Karin and I have three children. None of them were able to be with us on Thanksgiving. Our tiny gathering in no way resembled the Norman Rockwell painting from The Saturday Evening Post in 1943. I suspect that almost no Thanksgiving dinners look like what Rockwell idealized.
Thanksgiving is a strange beast. It is officially a secular event with all the trappings of a religious holiday. It commemorates the first Thanksgiving in 1621, when Pilgrim colonists in Massachusetts shared a feast with members of the Wampanoag tribe. The original gathering has a symbolic and mythical status.

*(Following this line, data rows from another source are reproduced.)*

===== src/rtl/coprocessor_cmd_seq.sv =====
// Coprocessor command sequencer: edge-triggered go from the PIO,
// add/sub/clr in one cycle, 16x16 shift-add multiply, Avalon-MM regs.
module coprocessor_cmd_seq (
  input  logic        clk,
  input  logic        reset_n,
  input  logic [2:0]  cmd,
  input  logic [1:0]  address,
  input  logic        chipselect,
  input  logic        write_n,
  input  logic [31:0] writedata,
  output logic [31:0] readdata,
  output logic        busy,
  output logic        done_irq
);

  typedef enum logic [1:0] {
    IDLE,
    EXEC,
    MUL,
    FIN
  } state_t;

  localparam logic [1:0] OP_ADD = 2'b00;
  localparam logic [1:0] OP_SUB = 2'b01;
  localparam logic [1:0] OP_MUL = 2'b10;
  localparam logic [1:0] OP_CLR = 2'b11;

  state_t      state;
  state_t      state_nx;
  logic        go_q;
  logic        start;
  logic [31:0] opa;
  logic [31:0] opb;
  logic [31:0] result;
  logic [31:0] result_nx;
  logic        carry;
  logic        carry_nx;
  logic        done;
  logic        done_nx;
  logic [1:0]  op_w;
  logic [31:0] a_w;
  logic [31:0] b_w;
  logic [31:0] b_w_nx;
  logic [31:0] acc;
  logic [31:0] acc_nx;
  logic [3:0]  cnt;
  logic [3:0]  cnt_nx;
  logic        last;
  logic        last_nx;
  logic [32:0] sum;
  logic [32:0] diff;
  logic [31:0] term;
  logic        wr_en;

  assign start = cmd[0] & ~go_q & (state == IDLE);
  assign wr_en = chipselect & ~write_n;

  assign sum  = {1'b0, a_w} + {1'b0, b_w};
  assign diff = {1'b0, a_w} - {1'b0, b_w};
  assign term = {16'h0000, a_w[15:0]} << cnt;

  always_ff @(posedge clk or negedge reset_n) begin
    if (!reset_n) begin
      state <= IDLE;
      go_q  <= 1'b0;
    end else begin
      state <= state_nx;
      go_q  <= cmd[0];
    end
  end

  always_ff @(posedge clk or negedge reset_n) begin
    if (!reset_n) begin
      opa <= '0;
      opb <= '0;
    end else if (wr_en) begin
      unique case (address)
        2'd0:    opa <= writedata;
        2'd1:    opb <= writedata;
        default: ;
      endcase
    end
  end

  // Working copies are latched at start so operand writes while busy
  // only affect the following operation.
  always_ff @(posedge clk or negedge reset_n) begin
    if (!reset_n) begin
      op_w <= OP_ADD;
      a_w  <= '0;
    end else if (start) begin
      op_w <= cmd[2:1];
      a_w  <= opa;
    end
  end

  always_ff @(posedge clk or negedge reset_n) begin
    if (!reset_n) begin
      b_w    <= '0;
      acc    <= '0;
      cnt    <= '0;
      last   <= 1'b0;
      result <= '0;
      carry  <= 1'b0;
      done   <= 1'b0;
    end else begin
      b_w    <= b_w_nx;
      acc    <= acc_nx;
      cnt    <= cnt_nx;
      last   <= last_nx;
      result <= result_nx;
      carry  <= carry_nx;
      done   <= done_nx;
    end
  end

  always_comb begin
    state_nx  = state;
    result_nx = result;
    carry_nx  = carry;
    done_nx   = done;
    b_w_nx    = b_w;
    acc_nx    = acc;
    cnt_nx    = cnt;
    last_nx   = last;
    unique case (state)
      IDLE: begin
        if (start) begin
          b_w_nx   = opb;
          acc_nx   = '0;
          cnt_nx   = '0;
          last_nx  = 1'b0;
          done_nx  = 1'b0;
          carry_nx = 1'b0;
          state_nx = (cmd[2:1] == OP_MUL) ? MUL : EXEC;
        end
      end
      EXEC: begin
        unique case (1'b1)
          (op_w == OP_ADD): begin
            result_nx = sum[31:0];
            carry_nx  = sum[32];
          end
          (op_w == OP_SUB): begin
            result_nx = diff[31:0];
            carry_nx  = diff[32];
          end
          (op_w == OP_CLR),
          (op_w == OP_MUL): begin
            result_nx = '0;
            carry_nx  = 1'b0;
          end
        endcase
        state_nx = FIN;
      end
      MUL: begin
        // Sixteen iterations, then one cycle to commit the product.
        if (last) begin
          result_nx = acc;
          carry_nx  = 1'b0;
          state_nx  = FIN;
        end else begin
          if (b_w[0]) begin
            acc_nx = acc + term;
          end
          b_w_nx = b_w >> 1;
          cnt_nx = cnt + 4'd1;
          if (cnt == 4'd15) begin
            last_nx = 1'b1;
          end
        end
      end
      FIN: begin
        done_nx  = 1'b1;
        state_nx = IDLE;
      end
    endcase
  end

  assign busy     = (state != IDLE);
  assign done_irq = done;

  always_comb begin
    readdata = '0;
    unique case (address)
      2'd0: readdata = opa;
      2'd1: readdata = opb;
      2'd2: readdata = result;
      2'd3: readdata = {29'd0, carry, done, busy};
    endcase
  end

endmodule


===== config.mk =====
export PLATFORM = sky130hd
export DESIGN_NAME = coprocessor_cmd_seq
export DESIGN_NICKNAME = d
export VERILOG_FILES = /design/src/rtl/coprocessor_cmd_seq.sv
export SDC_FILE = /design/constraint.sdc
export NUM_CORES = 1
export LEC_CHECK = 0
export CAP_MARGIN = 40
export CELL_PAD_IN_SITES_DETAIL_PLACEMENT = 0
export CELL_PAD_IN_SITES_GLOBAL_PLACEMENT = 1
export CORE_AREA = 2 2 160 279
export DETAILED_ROUTE_END_ITERATION = 16
export DIE_AREA = 0 0 162 281
export PLACE_DENSITY = 0.58
export SYNTH_ARGS = -nofsm -noshare
export SYNTH_HDL_FRONTEND = slang
export SYNTH_SLANG_ARGS = --single-unit

===== constraint.sdc =====
create_clock -name clk -period 8.36 [get_ports clk]
set_input_delay 0.836 -clock clk [delete_from_list [all_inputs] [get_ports clk]]
set_output_delay 0.836 -clock clk [all_outputs]
set_load 0.1 [all_outputs]

Word-level counts from Yosys, hierarchy flattened --
Cells that the tools add are included. W data, S select, Z words.
Cells by class: add/sub/neg operators 4, equality and inequality tests 15, shift-type cells 1, muxes and demuxes 26, bitwise gates (word level) 5, reductions and logical operators 18
Operators by type and width (count):
- $mux W32 | 6
- $pmux W32 S2 | 3
- $pmux W32 S4 | 1
- $pmux W32 S3 | 1
- $add A32 B32 Y33 | 1
- $sub A32 B32 Y33 | 1
- $add A32 B32 Y32 | 1
- $shl A16 B4 Y32 | 1
- $eq A2 B2 Y1 const B | 7
- $reduce_and A2 Y1 | 6
- $mux W4 | 2
- $ne A2 B2 Y1 const B | 4
- $pmux W2 S4 | 1
- $pmux W4 S2 | 1
- $reduce_bool A2 Y1 | 4
- $eq A2 B1 Y1 const B | 3
- $logic_not A2 Y1 | 3
- $mux W2 | 3
- $pmux W1 S3 | 2
- $reduce_and A3 Y1 | 2
- $add A4 B1 Y4 const B | 1
- $eq A4 B4 Y1 const B | 1
- $mux W1 | 4
- $pmux W1 S2 | 2
- 5 further kinds | 8
Storage, ports and cells: bits in registers 204, input bits 41, output and inout port bits 34, logic and storage cells 82

Longest topological paths before layout --
depth after elaboration 5, depth in mapped cells 19, depth with buffers taken out 17

Worst setup path after synthesis --
No wires, ideal clock.
path type input -> output, start point in address[0], end point out readdata[19], arrival 4.340 ns, data required time 7.524 ns, setup slack 3.184 ns, stages on the path 5, buffers on the path 3, path through clkbuf_1 clkbuf_1 buf_1 mux2i_1 o21ai_0
Between the ends: cells in the longest elaborated chain, start to end 2, elaborated cells on any way between the ends 5, classes of those cells 3 x eq/ne; 1 x mux; 1 x reduce/logical
RTL lines:
- from (decl) | RTL line 7 | input logic [1:0] address,
- $eq A2 B2 Y1 (tied with other cells) | RTL line 185 | unique case (address)
- $pmux W32 S4 * | RTL line 185
- to (decl) | RTL line 11 | output logic [31:0] readdata,
Every way passes the cells marked *; elsewhere a longest branch is shown, timed or not.

Final worst setup path --
start point reg cnt[1], end point reg acc[30]
Between the ends: cells in the longest elaborated chain, start to end 5
RTL lines:
- from (decl) | RTL line 46 | logic [3:0] cnt;
- from (signal assigned) | RTL line 109 | cnt <= cnt_nx;
- $shl A16 B4 Y32 | RTL line 60 | assign term = {16'h0000, a_w[15:0]} << cnt;
- $add A32 B32 Y32 | RTL line 164 | acc_nx = acc + term;
- $mux W32 | RTL line 163 | if (b_w[0]) begin
- $mux W32 | RTL line 158 | if (last) begin
- $pmux W32 S2 | RTL line 126 | unique case (state)
- to (signal assigned) | RTL line 108 | acc <= acc_nx;
- to (decl) | RTL line 44 | logic [31:0] acc;
Every way passes these cells. The select of a mux whose other input is x is not followed. A chain may end at the register's enable or synchronous reset.

==> run summary <==
Root Driver -> clkbuf_16
M1 GR Usage -> 24.9%
CTS sink cnt -> 204
synth top area cells -> dfrtp_1 (34%), ha_1 (8.3%), mux2_2 (5.8%)
Worst Path Required -> 8.80 ns
final worst path period need -> 4.80 ns
initial antenna violation count -> 0
Cell Pwr Density -> 450 nW/um2
most used cell, CP -> o21ai_0
delay of the slowest critical-path stage -> 0.94 ns
Tot GR Track Use -> 23.8%
worst vdd ir -> 236 uV
DP Cell Count -> 2264
Startpoint Class -> register
met2 Usage GRT -> 47.5%
DRC -> 0
#FFs+latches synth -> 204
gpl congestion -> 0.878
RSZ-0062 raised after global routing -> false
Slew @ Worst Pin -> 0.909 ns
Worst Clk Skew -> 0.0102 ns
Post-Synthesis Cell Area -> 15000 um2
Clk Latency, worst-skew pair -> 0.55 ns
final setup fails -> 0
Max FO, Critical Path -> 28
normalized max-slew margin -> 39.4%
stages on the worst setup path -> 15
dpl cell area -> 16800 um2
setup slack after layout -> 3.56 ns
total vias in the final route -> 13000
Syn Nets -> 1818
hpwl dp -> 41500 um
CTS tree -> built
CP delay by family, top -> compound AO/OA/AOI/OAI gates
Layout area overhead -> 17.9%
first-pass GRT wire length -> 81800 um
Worst EP arrival -> 5.24 ns
Final Max Tran Viols -> 0
Ant. Diodes -> 0
maxcap violations -> 0
Post-synth EDFFs -> 0
Worst setup EP type -> register
most frequent cells in the layout -> dfrtp_1 (203), nand2_1 (146), o21ai_0 (125)
yosys warns -> 0
CP max-delay cell -> dfrtp_1
Setup WS pre-CTS -> 3.61 ns
DRT Pass-1 Iters -> 5
Port Buf Inserts -> 74
register area share after synthesis -> 34.0%
IO Pins -> 75
chip height -> 281 um
Die Wd -> 162 um
DR iter-0 viols -> 655
Synth top area share -> 34.0%
CTS Buffer Depth -> 3
critical path, cell by cell -> mux2_2 > o21ai_0 > nor2_1 > a21oi_1 > nor2_1 > ha_1 > o21ai_0 > o21ai_0 > o311ai_1 > a41oi_1 > a21oi_1 > o41ai_1 > a31oi_1 > xnor2_1 > a22o_1
worst reg2reg path depth -> 15
Setup TNS -> 0 ns
Crit Path Class -> reg2reg
Setup Fix Bufs, Post-CTS -> 0
met3 Use GR -> 2.11%
cell taking the most area after synthesis -> dfrtp_1
per-cell routed wire length -> 23.6 um
status -> complete, no violations
LEAKAGE -> 0.00775 uW
Routed WL -> 54400 um
core footprint -> 43200 um2
Fmax -> 208 MHz
die area -> 45500 um2
Syn Area/Cell -> 8.96 um2
post-route insts no fill -> 2307
nets -> 1868
Post-CTS Resized -> 0
Hold Violations, Final -> 0
Synth cell types -> 82
total grt overflow -> 0
number of global-route vias before repair -> 13300
Initial Utilization -> 34.7%
Rows -> 101
Primary FF master, synth -> dfrtp_1
TritonCTS buffer count -> 24
Worst-path clk slew -> 0.07 ns
largest net degree at the start of global routing -> 103
layout cell share with drive strength beyond 1 -> 12.3%
final critical-path share of the clock period -> 57.5%
post-DR vias/cell -> 5.62
# hold bufs at CTS -> 0
WP buf/inv -> 0
# H-tree levels -> 1
Worst Hold Class -> in2async
GR peak layer -> met2
post-route ant nets -> 0
asr flop ratio synth -> 100%
Final Instance Area -> 17700 um2
most common cell after layout, fill and taps aside -> dfrtp_1
cells after synthesis -> 1674
==> cells by family after synthesis <==
logic type,synth area share (%)
flops,34.0
mux,14.5
simple gates,13.0
buf+inv,4.90
compound gates,21.5
fa+ha+maj,8.74
xor+xnor,3.27
==> routing by layer <==
metal	vias up	routed length, um
met3	90	1600
li1	6157	-
met5	-	0
met1	6443	20000
met4	0	2380
met2	268	30400
==> worst paths after layout <==
path | startpoint | to | slack (ns)
min reg2reg | result[5]$_DFFE_PN0P_ | result[5]$_DFFE_PN0P_ | 0.49
min | reset_n | acc[22]$_DFFE_PN0P_ | 0.36
min in group clk | result[5]$_DFFE_PN0P_ | result[5]$_DFFE_PN0P_ | 0.49
max in group asynchronous | reset_n | opb[27]$_DFFE_PN0P_ | 6.03
max | cnt[1]$_DFFE_PN0P_ | acc[30]$_DFFE_PN0P_ | 3.56
max reg2reg | cnt[1]$_DFFE_PN0P_ | acc[30]$_DFFE_PN0P_ | 3.56
==> stage by stage <==
stage	total power (uW)	hold slack (ns)	util (%)
global route	8530	0.422	40.9
detailed placement	6770	0.480	38.9
CTS	8000	0.389	40.9
finish	7970	0.355	40.9
global placement	6600	0.467	37.5
floorplan	5160	0.446	-
==> where the power goes <==
group          switching [uW]  internal (uW)  total, uW  leakage [uW]
combinational            3130           1880       5010       0.00475
clock                     460            737       1200      0.000429
sequential                441           1320       1760       0.00257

The current holiday is supposed to be an occasion for people to share food with others and express gratitude for what they have. It is also an opportunity to overeat, binge-watch TV, and then buy unnecessary consumer goods the following day. Thanksgiving is a day full of contradictions. As such, it is profoundly American.
Karin and I said a Christian prayer before we ate our meal with Asher. Then we recited a Japanese Buddhist verse that we learned from our friends, Senji and Gilberto, long ago. We chanted “Na Mu Myo Ho Ren Ge Kyo” three times, and then we joined hands with Asher and said, “Froelich heißt beim Abendessen: Guten Appetit!” (a German phrase that Karin learned as a child that roughly translates to “Happy means at dinner ‘have a good appetite.’”)
Years ago, before Asher entered our lives, I used to go with a small group of people from the American Legion to visit patients in the psych ward at the local VA hospital. We went there every Tuesday evening for a couple of hours to spend time with the vets. Around the holidays, especially Thanksgiving and Christmas, the ward was packed full of patients.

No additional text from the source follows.